Vulnerability in the Gemini Smart Assistant
Technion Ph.D. student Stav Cohen from the Faculty of Civil and Environmental Engineering and research fellow Dr. Ben Nassi, together with Or Yair from SafeBreach, were invited to present a breakthrough at the prestigious cybersecurity conferences Black Hat USA, DEFCON, and SecTor. The new research reveals a serious security vulnerability in Google’s smart assistant, Gemini for Workspace.

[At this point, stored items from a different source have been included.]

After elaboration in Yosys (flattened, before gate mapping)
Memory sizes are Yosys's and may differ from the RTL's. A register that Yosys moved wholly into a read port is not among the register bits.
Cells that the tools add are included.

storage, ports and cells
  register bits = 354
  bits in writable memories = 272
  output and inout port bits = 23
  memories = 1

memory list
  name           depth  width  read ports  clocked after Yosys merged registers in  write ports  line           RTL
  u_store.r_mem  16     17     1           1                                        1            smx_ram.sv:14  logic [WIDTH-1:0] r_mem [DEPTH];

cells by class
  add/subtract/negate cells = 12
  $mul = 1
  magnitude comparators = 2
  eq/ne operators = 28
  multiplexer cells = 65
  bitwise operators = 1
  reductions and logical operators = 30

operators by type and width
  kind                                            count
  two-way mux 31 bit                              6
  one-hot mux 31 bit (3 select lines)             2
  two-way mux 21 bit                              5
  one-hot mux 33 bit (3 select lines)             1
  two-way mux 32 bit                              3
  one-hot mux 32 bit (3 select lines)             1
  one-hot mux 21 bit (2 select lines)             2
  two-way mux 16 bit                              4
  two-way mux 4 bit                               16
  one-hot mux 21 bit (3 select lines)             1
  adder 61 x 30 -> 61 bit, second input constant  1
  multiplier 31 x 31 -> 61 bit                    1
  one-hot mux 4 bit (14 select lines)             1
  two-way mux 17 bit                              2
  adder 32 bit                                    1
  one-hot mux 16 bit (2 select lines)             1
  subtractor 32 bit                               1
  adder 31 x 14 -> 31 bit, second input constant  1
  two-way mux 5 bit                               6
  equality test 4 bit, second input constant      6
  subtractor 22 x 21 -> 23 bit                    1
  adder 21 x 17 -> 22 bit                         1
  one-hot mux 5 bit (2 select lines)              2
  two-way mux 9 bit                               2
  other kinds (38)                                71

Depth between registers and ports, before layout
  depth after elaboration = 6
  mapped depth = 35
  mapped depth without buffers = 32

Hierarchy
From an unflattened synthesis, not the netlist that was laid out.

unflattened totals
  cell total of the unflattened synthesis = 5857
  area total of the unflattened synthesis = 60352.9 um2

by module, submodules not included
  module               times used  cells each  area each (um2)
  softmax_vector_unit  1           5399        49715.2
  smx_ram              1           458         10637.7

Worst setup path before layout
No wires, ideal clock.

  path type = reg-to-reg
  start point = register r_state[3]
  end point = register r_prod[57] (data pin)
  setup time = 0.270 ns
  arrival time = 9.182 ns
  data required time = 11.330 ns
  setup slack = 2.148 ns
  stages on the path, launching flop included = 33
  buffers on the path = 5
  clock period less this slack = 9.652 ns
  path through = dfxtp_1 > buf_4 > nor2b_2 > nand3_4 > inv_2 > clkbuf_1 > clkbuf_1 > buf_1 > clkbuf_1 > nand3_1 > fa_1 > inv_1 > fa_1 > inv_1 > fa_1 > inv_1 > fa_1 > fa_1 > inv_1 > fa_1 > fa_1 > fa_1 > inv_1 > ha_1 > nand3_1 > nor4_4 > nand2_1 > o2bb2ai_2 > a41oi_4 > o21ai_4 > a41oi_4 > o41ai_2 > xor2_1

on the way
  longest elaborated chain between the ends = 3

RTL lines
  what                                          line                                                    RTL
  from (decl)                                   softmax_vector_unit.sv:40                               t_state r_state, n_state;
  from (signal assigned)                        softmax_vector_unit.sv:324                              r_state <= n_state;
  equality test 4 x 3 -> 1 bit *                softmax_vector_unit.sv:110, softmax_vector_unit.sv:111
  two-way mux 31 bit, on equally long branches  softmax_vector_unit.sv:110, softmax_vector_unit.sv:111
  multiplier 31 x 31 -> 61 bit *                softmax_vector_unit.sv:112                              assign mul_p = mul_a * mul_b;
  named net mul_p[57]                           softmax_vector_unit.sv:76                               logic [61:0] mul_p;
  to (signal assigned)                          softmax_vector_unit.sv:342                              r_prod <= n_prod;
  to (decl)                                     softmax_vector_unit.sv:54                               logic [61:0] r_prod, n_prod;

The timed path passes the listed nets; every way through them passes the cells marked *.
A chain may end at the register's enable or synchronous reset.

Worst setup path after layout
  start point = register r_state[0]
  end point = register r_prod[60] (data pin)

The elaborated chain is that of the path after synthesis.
## src/hdl/ipv4v_pkg.sv

```systemverilog
package ipv4v_pkg;

  // character codes
  localparam logic [7:0] CharZero  = 8'h30;
  localparam logic [7:0] CharNine  = 8'h39;
  localparam logic [7:0] CharDot   = 8'h2E;
  localparam logic [7:0] CharColon = 8'h3A;

  // limits of the parts
  localparam int unsigned PartW    = 17;
  localparam int unsigned ProdW    = 21;
  localparam logic [PartW-1:0] OctetMax = 17'd255;
  localparam logic [PartW-1:0] PortMax  = 17'd65535;
  localparam logic [PartW-1:0] AccSat   = 17'd65536;

  // part index: octets a..d are 0..3, the port is 4
  localparam logic [2:0] LastOctetIdx = 3'd3;
  localparam logic [2:0] PortIdx      = 3'd4;

  // one result word
  typedef struct packed {
    logic        ok;
    logic [31:0] address;
    logic [15:0] port;
  } result_t;

endpackage

```

## src/hdl/ipv4v_parser.sv

```systemverilog
module ipv4v_parser (
  input  logic                 clk_i,
  input  logic                 rst_ni,
  input  logic                 fire_i,
  input  logic [7:0]           char_code_i,
  input  logic                 last_char_i,
  output ipv4v_pkg::result_t   res_o
);

  logic [2:0]                       part_index_q, part_index_d;
  logic [ipv4v_pkg::PartW-1:0]      part_value_q, part_value_d;
  logic                             digit_seen_q, digit_seen_d;
  logic                             zero_first_q, zero_first_d;
  logic                             error_q, error_d;
  logic [31:0]                      octets_q, octets_d;

  logic                             is_digit;
  logic                             is_dot;
  logic                             is_colon;
  logic [3:0]                       digit;
  logic [ipv4v_pkg::ProdW-1:0]      prod;
  logic                             pos_ok;
  logic                             ok;

  // character classes and the decimal step
  always_comb begin
    is_digit = (char_code_i >= ipv4v_pkg::CharZero) && (char_code_i <= ipv4v_pkg::CharNine);
    is_dot   = (char_code_i == ipv4v_pkg::CharDot);
    is_colon = (char_code_i == ipv4v_pkg::CharColon);
    digit    = 4'(char_code_i - ipv4v_pkg::CharZero);
    prod     = {part_value_q, 3'b000} + {2'b00, part_value_q, 1'b0}
               + ipv4v_pkg::ProdW'(digit);
    pos_ok   = is_dot ? (part_index_q < ipv4v_pkg::LastOctetIdx)
                      : (part_index_q == ipv4v_pkg::LastOctetIdx);
  end

  // parse one character
  always_comb begin
    part_index_d = part_index_q;
    part_value_d = part_value_q;
    digit_seen_d = digit_seen_q;
    zero_first_d = zero_first_q;
    error_d      = error_q;
    octets_d     = octets_q;
    if (!error_q) begin
      if (is_digit) begin
        if (digit_seen_q && zero_first_q) begin
          error_d = 1'b1;
        end else begin
          if (!digit_seen_q && digit == 4'd0) begin
            zero_first_d = 1'b1;
          end
          digit_seen_d = 1'b1;
          if (prod > ipv4v_pkg::ProdW'(ipv4v_pkg::PortMax)) begin
            part_value_d = ipv4v_pkg::AccSat;
            error_d      = 1'b1;
          end else begin
            part_value_d = prod[ipv4v_pkg::PartW-1:0];
          end
        end
      end else if (is_dot || is_colon) begin
        if (!pos_ok || !digit_seen_q || part_value_q > ipv4v_pkg::OctetMax) begin
          error_d = 1'b1;
        end else begin
          octets_d     = {octets_q[23:0], part_value_q[7:0]};
          part_index_d = part_index_q + 3'd1;
          part_value_d = '0;
          digit_seen_d = 1'b0;
          zero_first_d = 1'b0;
        end
      end else begin
        error_d = 1'b1;
      end
    end
  end

  // result of a text ending with this character
  always_comb begin
    ok = !error_d && (part_index_d == ipv4v_pkg::PortIdx) && digit_seen_d
         && (part_value_d <= ipv4v_pkg::PortMax);
    res_o.ok      = ok;
    res_o.address = ok ? octets_d : 32'd0;
    res_o.port    = ok ? part_value_d[15:0] : 16'd0;
  end

  // parser state, back to reset after the last character
  always_ff @(posedge clk_i or negedge rst_ni) begin
    if (!rst_ni) begin
      part_index_q <= '0;
      part_value_q <= '0;
      digit_seen_q <= 1'b0;
      zero_first_q <= 1'b0;
      error_q      <= 1'b0;
      octets_q     <= '0;
    end else if (fire_i) begin
      if (last_char_i) begin
        part_index_q <= '0;
        part_value_q <= '0;
        digit_seen_q <= 1'b0;
        zero_first_q <= 1'b0;
        error_q      <= 1'b0;
        octets_q     <= '0;
      end else begin
        part_index_q <= part_index_d;
        part_value_q <= part_value_d;
        digit_seen_q <= digit_seen_d;
        zero_first_q <= zero_first_d;
        error_q      <= error_d;
        octets_q     <= octets_d;
      end
    end
  end

endmodule

```

## src/hdl/ipv4v_out_reg.sv

```systemverilog
module ipv4v_out_reg (
  input  logic                 clk_i,
  input  logic                 rst_ni,
  input  logic                 load_i,
  input  ipv4v_pkg::result_t   res_i,
  input  logic                 out_stall_i,
  output logic                 out_valid_o,
  output logic                 valid_res_o,
  output logic [31:0]          address_o,
  output logic [15:0]          port_o
);

  logic                out_valid_q, out_valid_d;
  ipv4v_pkg::result_t  res_q;

  // word held until the receiver takes it
  always_comb begin
    if (load_i) begin
      out_valid_d = 1'b1;
    end else if (out_stall_i) begin
      out_valid_d = out_valid_q;
    end else begin
      out_valid_d = 1'b0;
    end
  end

  always_ff @(posedge clk_i or negedge rst_ni) begin
    if (!rst_ni) begin
      out_valid_q <= 1'b0;
    end else begin
      out_valid_q <= out_valid_d;
    end
  end

  // payload
  always_ff @(posedge clk_i) begin
    if (load_i) begin
      res_q <= res_i;
    end
  end

  assign out_valid_o = out_valid_q;
  assign valid_res_o = res_q.ok;
  assign address_o   = res_q.address;
  assign port_o      = res_q.port;

endmodule

```

## src/hdl/ipv4v_core_top.sv

```systemverilog
// ipv4_port_text_validator_core: checks a text "a.b.c.d:p" fed one character per word.
// Input channel: in_valid_i / in_stall_o with char_code_i and last_char_i, where
// last_char_i marks the final character of a text. Output channel: out_valid_o /
// out_stall_i with valid_res_o, address_o (first octet in bits 31..24) and port_o;
// address and port read 0 when the text is malformed. One output word is given per
// text, after its last character; other characters give none.
// A character waits in the input register and is then parsed into the parser state or,
// for a last character, into the result register, whose word is then valid.
// Throughput: one character per cycle while the sender is not stalled, set by the
// parser, which takes the held character whenever it is not blocked.
// While the receiver stalls, a finished word waits in the result register and
// characters keep flowing; only a further last character waits in the input
// register, which then stalls the sender.
// Reset clears the parser state and both valid flags; the block is ready at once.
module ipv4_port_text_validator_core (
  input  logic        clk_i,
  input  logic        rst_ni,
  input  logic        in_valid_i,
  output logic        in_stall_o,
  input  logic [7:0]  char_code_i,
  input  logic        last_char_i,
  output logic        out_valid_o,
  input  logic        out_stall_i,
  output logic        valid_res_o,
  output logic [31:0] address_o,
  output logic [15:0] port_o
);

  logic               in_valid_q, in_valid_d;
  logic [7:0]         char_q;
  logic               last_q;
  logic               blocked;
  logic               fire;
  logic               in_fire;
  ipv4v_pkg::result_t res;

  // the held character moves on unless it ends a text and the result slot is full
  assign blocked    = in_valid_q && last_q && out_valid_o && out_stall_i;
  assign fire       = in_valid_q && !blocked;
  assign in_stall_o = blocked;
  assign in_fire    = in_valid_i && !in_stall_o;

  // input register
  always_comb begin
    if (in_fire) begin
      in_valid_d = 1'b1;
    end else if (fire) begin
      in_valid_d = 1'b0;
    end else begin
      in_valid_d = in_valid_q;
    end
  end

  always_ff @(posedge clk_i or negedge rst_ni) begin
    if (!rst_ni) begin
      in_valid_q <= 1'b0;
    end else begin
      in_valid_q <= in_valid_d;
    end
  end

  always_ff @(posedge clk_i) begin
    if (in_fire) begin
      char_q <= char_code_i;
      last_q <= last_char_i;
    end
  end

  // parser
  ipv4v_parser u_parser (
    .clk_i       (clk_i),
    .rst_ni      (rst_ni),
    .fire_i      (fire),
    .char_code_i (char_q),
    .last_char_i (last_q),
    .res_o       (res)
  );

  // result register
  ipv4v_out_reg u_out_reg (
    .clk_i       (clk_i),
    .rst_ni      (rst_ni),
    .load_i      (fire && last_q),
    .res_i       (res),
    .out_stall_i (out_stall_i),
    .out_valid_o (out_valid_o),
    .valid_res_o (valid_res_o),
    .address_o   (address_o),
    .port_o      (port_o)
  );

  // a malformed text reports zero address and port
  a_invalid_zero: assert property (@(posedge clk_i) disable iff (!rst_ni)
    out_valid_o && !valid_res_o |-> address_o == 32'd0 && port_o == 16'd0)
    else $error("invalid result carries nonzero fields");

  // the sender is only stalled behind a full, stalled result slot
  a_stall_cause: assert property (@(posedge clk_i) disable iff (!rst_ni)
    in_stall_o |-> out_valid_o && out_stall_i && in_valid_q && last_q)
    else $error("input stalled without a full result slot");

  // a parsed last character always yields a result word
  a_last_gives_word: assert property (@(posedge clk_i) disable iff (!rst_ni)
    fire && last_q |=> out_valid_o)
    else $error("last character produced no result");

  // a non-last character never creates a word
  a_no_spurious_word: assert property (@(posedge clk_i) disable iff (!rst_ni)
    !out_valid_o && !(fire && last_q) |=> !out_valid_o)
    else $error("result word without a last character");

endmodule

```

## config.mk

```make
export PLATFORM = sky130hd
export DESIGN_NAME = ipv4_port_text_validator_core
export DESIGN_NICKNAME = d
export VERILOG_FILES = /design/src/hdl/ipv4v_pkg.sv /design/src/hdl/ipv4v_parser.sv /design/src/hdl/ipv4v_out_reg.sv /design/src/hdl/ipv4v_core_top.sv
export SDC_FILE = /design/constraint.sdc
export NUM_CORES = 1
export LEC_CHECK = 0
export ABC_AREA = 1
export BUFFER_PORTS_ARGS = -buffer_cell sky130_fd_sc_hd__buf_4
export CAP_MARGIN = 20
export CELL_PAD_IN_SITES_DETAIL_PLACEMENT = 0
export CELL_PAD_IN_SITES_GLOBAL_PLACEMENT = 2
export CORE_MARGIN = 1.5
export CORE_UTILIZATION = 40
export DETAILED_ROUTE_END_ITERATION = 6
export GPL_ROUTABILITY_DRIVEN = 0
export PLACE_DENSITY = 0.85
export SETUP_SLACK_MARGIN = 0.2
export SLEW_MARGIN = 15
export SYNTH_ARGS = -nofsm -noshare
export SYNTH_HDL_FRONTEND = slang
export SYNTH_SLANG_ARGS = --single-unit
```

## constraint.sdc

```tcl
create_clock -name clk_i -period 5.6 [get_ports clk_i]
set_input_delay 0.84 -clock clk_i [delete_from_list [all_inputs] [get_ports clk_i]]
set_output_delay 0.84 -clock clk_i [all_outputs]
set_load 0.1 [all_outputs]
```

==> out/summary.txt <==
Buf/Inv on CP: 3
Average size of a mapped cell: 8.59 sq um
CP endpoint kind: register
Initial drt markers: 301
Vias in the first global route: 5,188
RR Startpoint: u_parser.part_value_q[0]
Worst path top cell family by delay: simple AND/OR/NAND/NOR gates
Area after DPL: 7450 sq um
Tightest Pin Transition: 0.896 ns
P per Cell Area: 271 nW/um^2
Total Wirelength: 16.4 mm
Worst-path cell chain: inv_1 -> fa_1 -> fa_1 -> inv_1 -> nand3_1 -> nand3_1 -> nand2_1 -> nand2_1 -> nand2_1 -> nand2_1 -> nand2_1 -> nand2_2 -> nor2_8 -> nand2_4 -> nand2_4 -> nand2_4 -> nor2_8 -> inv_4 -> nor2_1
DRT Pass-1 Iters: 5
Synth top area share: 0.256
Clock sinks: 115
Final worst-path cycle share: 0.676
Ys async rst share: 0.496
Synthesis-to-finish area growth: 17.6%
Layout cells sized above 1: 0.179
CP max FO: 35
Drt drc: 0
Peak VDD IR: 0.000225 V
Clock Skew: 0.00782 ns
H-tree Lvls: 4
CTS tree: done
Initial Util: 0.410
CTS clock-pin slew for the worst setup and hold paths: 0.05 ns
First-pass GRT wire length: 27.1 mm
CTS Root Cell: clkbuf_16
GRT Util Overall: 0.196
WP data arrival: 3.92 ns
Setup Buffers After CTS: 0
Data required time of the worst path: 5.73 ns
Max Freq: 264 MHz
EDFF count, synth: 58
Antenna viol nets, final: 0
Most numerous cell in the Yosys netlist: nand2_1
Fin crit period: 3.79 ns
Post-synthesis sequential area ratio: 0.465
Total power: 0.00217 W
Final-report max-slew violation count: 0
Total grt overflow: 0
Clk buf depth: 2
Post_cts resized: 0
Setup Crit Path Kind: register to register
Pin count of the biggest net entering global routing: 67
Initial antenna violation count: 0
Hold-fix buffers, CTS: 0
Dpl hpwl: 11.8 mm
Mapped Area: 6810 sq um
Slowest stage delay, CP: 0.63 ns
Die footprint: 17,800 sq um
Slowest CP cell: inv_4
Critical path startpoint category: register
CORE AREA: 16,600 sq um
Vias per inst: 4.83
Top post-synthesis cells by area: edfxtp_1, dfrtp_1, nand2_1, ha_1, inv_1
Hold Violations, Final: 0
Clk_lat worst skew: 0.41 ns
Synth warn: 0
Die W: 133 microns
Mapped Cells: 792
Netlist cell types: 43
Setup violators final: 0
I/O pins: 64
Net Count, Synth: 842
Register bit total from synthesis: 115
Rel. slew slack: 0.403
Top FF cell, synth: edfxtp_1
Biggest area consumer among synthesized cells: edfxtp_1
Diodes inserted: 0
Cell mode on critical path: nand2_1
Reg2reg path depth: 19
I/O Buffers: 63
Fin Setup TNS: 0 ns
# rows: 47
Status: finished clean
Total CTS buffers: 17
Post-DR wirelength/cell: 15.0 microns
Fill count: 1,623
R2R Path End: u_out_reg.port_o[2]
Fin area: 8010 sq um
R2r setup slk: 1.81 ns
Vias: 5,254
Nets: 904
Top post-synthesis cells by count: nand2_1, inv_1, edfxtp_1
Die Y-Extent: 133 microns
Min-delay worst type: primary input to asynchronous set/reset pin
Max-Cap Viols: 0
LEAKAGE: 3.65 nW
RSZ-0062 raised after global routing: no
-- layout make-up --
cell class | instances | area [sq um] | area share
timing repair buffer | 69 | 518 | 0.0647
multi-input combinational | 532 | 3040 | 0.380
tap | 220 | 275 | 0.0344
clock inverter | 11 | 113 | 0.0141
clock buffer | 21 | 440 | 0.0550
inverter | 119 | 449 | 0.0561
sequential | 115 | 3170 | 0.396
-- registers in the layout, indices dropped and copies added, names as in the netlist --
register	cells
char_q	8
in_valid_q	1
last_q	1
u_out_reg.address_o	32
u_out_reg.out_valid_o	1
u_out_reg.port_o	16
u_out_reg.valid_res_o	1
u_parser.digit_seen_q	1
u_parser.error_q	1
u_parser.octets_q	32
u_parser.part_index_q	3
u_parser.part_value_q	17
u_parser.zero_first_q	1
-- power by group --
part           switching [W]  internal, W
clock               0.000374     0.000647
sequential         0.0000124     0.000914
combinational       0.000180    0.0000417
total               0.000566      0.00160
-- stage by stage --
step                      utilization  hold WS, ns  setup WS, ns  instances
after floorplan                     -        0.453         0.720        792
after global placement          0.449        0.469          1.92       1055
after detailed placement        0.449        0.476          1.80       1055
after CTS                       0.483        0.489          1.81       1087
after global routing            0.483        0.520          1.46       1087
final                           0.483        0.486          1.81       1087
-- how the worst max path moves through the flow --
stage / slack [ns] / depth (start not counted) / from / endpoint
CTS: 1.81 / 19 / u_parser.part_value_q[0] / u_out_reg.port_o[3]
global route: 1.46 / 19 / u_parser.part_value_q[0] / u_out_reg.port_o[3]
floorplan: 0.72 / 8 / u_out_reg.out_valid_o / u_parser.error_q
finish: 1.81 / 19 / u_parser.part_value_q[0] / u_out_reg.port_o[2]
detailed placement: 1.80 / 19 / u_parser.part_value_q[0] / u_out_reg.port_o[1]
global placement: 1.92 / 19 / u_parser.part_value_q[0] / u_out_reg.address_o[0]
-- layer usage --
layer	vias up	track usage	share of wire
met4	0	0.0507	0.014
li1	2689	-	-
met1	2438	0.270	0.49
met5	-	0	0
met2	108	0.313	0.46
met3	19	0.0453	0.039
-- cells by family (layout without fill, tap and decap cells) --
logic type	count (synthesis)	after routing	synth area share
xor+xnor	11	11	0.0142
flops	115	115	0.465
compound gates	118	118	0.0949
simple gates	366	366	0.266
buf+inv	145	220	0.0892
fa+ha+maj	37	37	0.0702
-- layout by cell type, fill, tap and decap left out, types with 2 or more instances in the layout --
master | synthesis | routed
nor2_8 | 2 | 2
dfrtp_1 | 57 | 57
nor3_1 | 7 | 7
nand2_4 | 3 | 3
xnor2_1 | 3 | 3
a21oi_1 | 27 | 27
clkbuf_1 | 15 | 4
ha_1 | 35 | 35
clkinv_2 | 0 | 3
nor2_2 | 3 | 4
nand3_2 | 4 | 4
clkinv_1 | 3 | 5
inv_1 | 109 | 109
nor2_4 | 31 | 32
inv_2 | 6 | 6
nand2_1 | 231 | 231
nand3_1 | 36 | 36
bufinv_16 | 0 | 2
clkbuf_16 | 0 | 17
clkinvlp_4 | 0 | 4
nand2_2 | 4 | 4
o21ai_1 | 2 | 2
o21ai_0 | 54 | 54
fa_1 | 2 | 2
o21bai_1 | 2 | 2
edfxtp_1 | 58 | 58
o22ai_1 | 26 | 26
and2_1 | 14 | 14
nor2_1 | 26 | 24
buf_4 | 1 | 69
xor2_1 | 8 | 8
Power figures use the tool's default switching activity.
--- src/hdl/fpd_core.sv ---
// Baseline tracker, confirmation counters and presence flag of the detector.
`include "finger_presence_detector_top_defines.svh"

module fpd_core (
   input  logic                             clock,
   input  logic                             reset,
   input  fpd_pkg::cfg_type                 cfg,
   input  logic                             step,
   input  logic [fpd_pkg::SAMPLE_BITS-1:0]  sample,
   output fpd_pkg::result_type              result
);

   logic [fpd_pkg::SAMPLE_BITS-1:0] baseline_ff, baseline_in;
   logic [fpd_pkg::FILL_BITS-1:0]   fill_ff, fill_in;
   logic [fpd_pkg::COUNT_BITS-1:0]  rise_ff, rise_in;
   logic [fpd_pkg::COUNT_BITS-1:0]  fall_ff, fall_in;
   logic                            present_ff, present_in;

   logic [fpd_pkg::THR_BITS-1:0]    sample_ext;
   logic [fpd_pkg::THR_BITS-1:0]    baseline_ext;
   logic [fpd_pkg::THR_BITS-1:0]    thr_up;
   logic [fpd_pkg::THR_BITS-1:0]    thr_low;
   logic [fpd_pkg::THR_BITS-1:0]    thr_gate;
   logic [fpd_pkg::AVG_BITS-1:0]    avg_sum;
   logic                            above;
   logic                            below;
   logic                            switch_on;
   logic                            present_mid;

   assign sample_ext   = fpd_pkg::THR_BITS'(sample);
   assign baseline_ext = fpd_pkg::THR_BITS'(baseline_ff);
   assign thr_up       = baseline_ext + fpd_pkg::THR_BITS'(cfg.offset_up);
   assign thr_low      = baseline_ext + fpd_pkg::THR_BITS'(cfg.offset_down);
   assign thr_gate     = baseline_ext + fpd_pkg::THR_BITS'(cfg.baseline_gate);
   assign above        = sample_ext > thr_up;
   assign below        = sample_ext < thr_low;

   // Seven eighths of the old baseline plus one eighth of the sample, rounded down.
   assign avg_sum = (fpd_pkg::AVG_BITS'(baseline_ff) << 3) - fpd_pkg::AVG_BITS'(baseline_ff)
                    + fpd_pkg::AVG_BITS'(sample);

   always_comb begin
      rise_in = rise_ff;
      fall_in = fall_ff;
      if (above) begin
         if (rise_ff < cfg.count_cap) begin
            rise_in = rise_ff + 3'd1;
         end
         fall_in = '0;
      end else if (below) begin
         if (fall_ff < cfg.count_cap) begin
            fall_in = fall_ff + 3'd1;
         end
         rise_in = '0;
      end
   end

   assign switch_on   = !present_ff && (rise_in >= cfg.confirm_count);
   assign present_mid = present_ff || switch_on;
   assign present_in  = present_mid && !(fall_in >= cfg.confirm_count);

   always_comb begin
      baseline_in = baseline_ff;
      fill_in     = fill_ff;
      if (!present_in) begin
         if (fill_ff == '0) begin
            baseline_in = sample;
         end else if (sample_ext < thr_gate) begin
            baseline_in = avg_sum[fpd_pkg::AVG_BITS-1:3];
         end
         if (fill_ff < fpd_pkg::FILL_LIMIT) begin
            fill_in = fill_ff + 8'd1;
         end
      end
   end

   always_ff @(posedge clock) begin
      if (reset) begin
         baseline_ff <= '0;
         fill_ff     <= '0;
         rise_ff     <= '0;
         fall_ff     <= '0;
         present_ff  <= 1'b0;
      end else if (step) begin
         baseline_ff <= baseline_in;
         fill_ff     <= fill_in;
         rise_ff     <= rise_in;
         fall_ff     <= fall_in;
         present_ff  <= present_in;
      end
   end

   assign result.finger_present   = present_in;
   assign result.presence_changed = present_in != present_ff;

   `FPD_ASSERT_NEVER(a_counters_exclusive, clock, reset, (rise_ff != '0) && (fall_ff != '0))
   `FPD_ASSERT_NEXT(a_baseline_frozen, clock, reset, step && present_ff && present_in,
                    $stable(baseline_ff))
   `FPD_ASSERT_IMPLY(a_rise_confirmed, clock, reset, $rose(present_ff),
                     rise_ff >= $past(cfg.confirm_count))

endmodule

The researchers developed a novel attack method called Targeted Promptware Attacks, which enables an attacker to take control of the victim’s Gemini assistant by sending a Google Calendar invitation, email, or shared document. Through this, they were able to execute malicious commands that harm the end user, such as:
- Taking a photo of the user via Zoom
- Controlling smart home devices (e.g., opening windows and doors)
- Locating the user
- Downloading files without permission
- Accessing and leaking sensitive information
- Phishing, and more
The implications are especially severe since Gemini is now integrated into the operating system of new Android devices — meaning that nearly every non-Apple phone was vulnerable. Cohen and his colleagues reported their findings to Google, which published them only recently after fixing the vulnerability.
Vulnerability in Google’s New Protocol
Shaked Adi, Dvir Elshich, and Adar Peleg, undergraduate students in the Henry and Marilyn Taub Faculty of Computer Science, will present a vulnerability they discovered in a Google protocol at SecTor 2025. Held in Canada, SecTor is an important international conference held as part of Black Hat. The vulnerability was discovered during a project supervised by Prof. Avi Mendelson, Rom Himmelstein, Amit Levi, and Stav Cohen from the ATLAS AI research lab in the Taub Faculty of Computer Science. All three of the students are in their second year of undergraduate studies. In just three months since joining the lab, the trio has not just learned about deep learning models but discovered a critical vulnerability.
The vulnerability lies in A2A, Google’s new communication protocol for artificial intelligence agents, which was launched just a month ago. This weakness allows an external user to steal data, plant malicious code, and take control of AI agents. According to the students, this is a living example of the risks inherent in AI systems and the crucial role of academia in establishing Israel as a global power in the field. The students have informed Google of the vulnerability they will present at SecTor. They note that this is not the only weakness in the system, and therefore they will continue this research.